## What you will do:
Each entry needs to be reproduced verbatim.

## Data for review:
## src/rtl/button_event.sv

```systemverilog
// Turns a debounced button level into one-cycle short press, long press and
// double click pulses, timed by a single shared sample counter.
module button_event #(
    parameter int LONG_CNT = 8,
    parameter int DBL_WIN  = 4,
    parameter int CNT_W    = 4
) (
    input  logic clk,
    input  logic rst_n,
    input  logic btn,
    output logic short_press,
    output logic long_press,
    output logic double_click,
    output logic busy
);

    typedef enum logic [2:0] {
        IDLE      = 3'd0,
        PRESS1    = 3'd1,
        WAIT2     = 3'd2,
        PRESS2    = 3'd3,
        LONG_HELD = 3'd4
    } state_t;

    localparam logic [CNT_W-1:0] LONG_LAST = CNT_W'(LONG_CNT - 1);
    localparam logic [CNT_W-1:0] DBL_LAST  = CNT_W'(DBL_WIN - 1);
    localparam logic [CNT_W-1:0] CNT_ONE   = CNT_W'(1);

    state_t           state;
    state_t           state_nxt;
    logic [CNT_W-1:0] cnt;
    logic [CNT_W-1:0] cnt_nxt;
    logic             short_nxt;
    logic             long_nxt;
    logic             double_nxt;

    always_ff @(posedge clk or negedge rst_n) begin
        if (!rst_n) begin
            state        <= IDLE;
            cnt          <= '0;
            short_press  <= 1'b0;
            long_press   <= 1'b0;
            double_click <= 1'b0;
        end else begin
            state        <= state_nxt;
            cnt          <= cnt_nxt;
            short_press  <= short_nxt;
            long_press   <= long_nxt;
            double_click <= double_nxt;
        end
    end

    // The counter restarts at 1 on every phase change, so it counts samples
    // of the current level including the one that entered the phase.
    always_comb begin
        state_nxt = state;
        cnt_nxt   = cnt;
        case (state)
            IDLE: begin
                if (btn) begin
                    state_nxt = PRESS1;
                    cnt_nxt   = CNT_ONE;
                end
            end
            PRESS1: begin
                if (!btn) begin
                    state_nxt = WAIT2;
                    cnt_nxt   = CNT_ONE;
                end else if (cnt == LONG_LAST) begin
                    state_nxt = LONG_HELD;
                end else begin
                    cnt_nxt = cnt + CNT_ONE;
                end
            end
            WAIT2: begin
                if (btn) begin
                    state_nxt = PRESS2;
                    cnt_nxt   = CNT_ONE;
                end else if (cnt == DBL_LAST) begin
                    state_nxt = IDLE;
                    cnt_nxt   = '0;
                end else begin
                    cnt_nxt = cnt + CNT_ONE;
                end
            end
            PRESS2: begin
                if (!btn) begin
                    state_nxt = IDLE;
                    cnt_nxt   = '0;
                end else if (cnt == LONG_LAST) begin
                    state_nxt = LONG_HELD;
                end else begin
                    cnt_nxt = cnt + CNT_ONE;
                end
            end
            LONG_HELD: begin
                if (!btn) begin
                    state_nxt = IDLE;
                    cnt_nxt   = '0;
                end
            end
            default: begin
                state_nxt = IDLE;
                cnt_nxt   = '0;
            end
        endcase
    end

    always_comb begin
        short_nxt  = 1'b0;
        long_nxt   = 1'b0;
        double_nxt = 1'b0;
        busy       = (state != IDLE);
        case (state)
            PRESS1:  long_nxt   = btn && (cnt == LONG_LAST);
            WAIT2:   short_nxt  = !btn && (cnt == DBL_LAST);
            PRESS2: begin
                double_nxt = !btn;
                long_nxt   = btn && (cnt == LONG_LAST);
            end
            default: ;
        endcase
    end

endmodule

```
### config.mk
export PLATFORM = sky130hd
export DESIGN_NAME = id_ex_stage_flat
export DESIGN_NICKNAME = d
export VERILOG_FILES = /design/src/rtl/id_ex_stage_if.sv /design/src/rtl/id_ex_stage.sv /design/src/flat_wrapper.sv
export SDC_FILE = /design/constraint.sdc
export NUM_CORES = 1
export LEC_CHECK = 0
export CAP_MARGIN = 20
export CORE_UTILIZATION = 33
export CTS_CLUSTER_SIZE = 24
export DETAILED_ROUTE_END_ITERATION = 8
export PLACE_DENSITY = 0.77
export SYNTH_ARGS = -nofsm -noshare
export SYNTH_HDL_FRONTEND = slang
export SYNTH_SLANG_ARGS = --single-unit
### constraint.sdc
create_clock -name clk -period 3.5 [get_ports clk]
set_input_delay 0.7 -clock clk [delete_from_list [all_inputs] [get_ports clk]]
set_output_delay 0.7 -clock clk [all_outputs]
set_load 0.01 [all_outputs]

## Finished exercise:
## src/rtl/button_event.sv

```systemverilog
// Turns a debounced button level into one-cycle short press, long press and
// double click pulses, timed by a single shared sample counter.
module button_event #(
    parameter int LONG_CNT = 8,
    parameter int DBL_WIN  = 4,
    parameter int CNT_W    = 4
) (
    input  logic clk,
    input  logic rst_n,
    input  logic btn,
    output logic short_press,
    output logic long_press,
    output logic double_click,
    output logic busy
);

    typedef enum logic [2:0] {
        IDLE      = 3'd0,
        PRESS1    = 3'd1,
        WAIT2     = 3'd2,
        PRESS2    = 3'd3,
        LONG_HELD = 3'd4
    } state_t;

    localparam logic [CNT_W-1:0] LONG_LAST = CNT_W'(LONG_CNT - 1);
    localparam logic [CNT_W-1:0] DBL_LAST  = CNT_W'(DBL_WIN - 1);
    localparam logic [CNT_W-1:0] CNT_ONE   = CNT_W'(1);

    state_t           state;
    state_t           state_nxt;
    logic [CNT_W-1:0] cnt;
    logic [CNT_W-1:0] cnt_nxt;
    logic             short_nxt;
    logic             long_nxt;
    logic             double_nxt;

    always_ff @(posedge clk or negedge rst_n) begin
        if (!rst_n) begin
            state        <= IDLE;
            cnt          <= '0;
            short_press  <= 1'b0;
            long_press   <= 1'b0;
            double_click <= 1'b0;
        end else begin
            state        <= state_nxt;
            cnt          <= cnt_nxt;
            short_press  <= short_nxt;
            long_press   <= long_nxt;
            double_click <= double_nxt;
        end
    end

    // The counter restarts at 1 on every phase change, so it counts samples
    // of the current level including the one that entered the phase.
    always_comb begin
        state_nxt = state;
        cnt_nxt   = cnt;
        case (state)
            IDLE: begin
                if (btn) begin
                    state_nxt = PRESS1;
                    cnt_nxt   = CNT_ONE;
                end
            end
            PRESS1: begin
                if (!btn) begin
                    state_nxt = WAIT2;
                    cnt_nxt   = CNT_ONE;
                end else if (cnt == LONG_LAST) begin
                    state_nxt = LONG_HELD;
                end else begin
                    cnt_nxt = cnt + CNT_ONE;
                end
            end
            WAIT2: begin
                if (btn) begin
                    state_nxt = PRESS2;
                    cnt_nxt   = CNT_ONE;
                end else if (cnt == DBL_LAST) begin
                    state_nxt = IDLE;
                    cnt_nxt   = '0;
                end else begin
                    cnt_nxt = cnt + CNT_ONE;
                end
            end
            PRESS2: begin
                if (!btn) begin
                    state_nxt = IDLE;
                    cnt_nxt   = '0;
                end else if (cnt == LONG_LAST) begin
                    state_nxt = LONG_HELD;
                end else begin
                    cnt_nxt = cnt + CNT_ONE;
                end
            end
            LONG_HELD: begin
                if (!btn) begin
                    state_nxt = IDLE;
                    cnt_nxt   = '0;
                end
            end
            default: begin
                state_nxt = IDLE;
                cnt_nxt   = '0;
            end
        endcase
    end

    always_comb begin
        short_nxt  = 1'b0;
        long_nxt   = 1'b0;
        double_nxt = 1'b0;
        busy       = (state != IDLE);
        case (state)
            PRESS1:  long_nxt   = btn && (cnt == LONG_LAST);
            WAIT2:   short_nxt  = !btn && (cnt == DBL_LAST);
            PRESS2: begin
                double_nxt = !btn;
                long_nxt   = btn && (cnt == LONG_LAST);
            end
            default: ;
        endcase
    end

endmodule

```
### config.mk
export PLATFORM = sky130hd
export DESIGN_NAME = id_ex_stage_flat
export DESIGN_NICKNAME = d
export VERILOG_FILES = /design/src/rtl/id_ex_stage_if.sv /design/src/rtl/id_ex_stage.sv /design/src/flat_wrapper.sv
export SDC_FILE = /design/constraint.sdc
export NUM_CORES = 1
export LEC_CHECK = 0
export CAP_MARGIN = 20
export CORE_UTILIZATION = 33
export CTS_CLUSTER_SIZE = 24
export DETAILED_ROUTE_END_ITERATION = 8
export PLACE_DENSITY = 0.77
export SYNTH_ARGS = -nofsm -noshare
export SYNTH_HDL_FRONTEND = slang
export SYNTH_SLANG_ARGS = --single-unit
### constraint.sdc
create_clock -name clk -period 3.5 [get_ports clk]
set_input_delay 0.7 -clock clk [delete_from_list [all_inputs] [get_ports clk]]
set_output_delay 0.7 -clock clk [all_outputs]
set_load 0.01 [all_outputs]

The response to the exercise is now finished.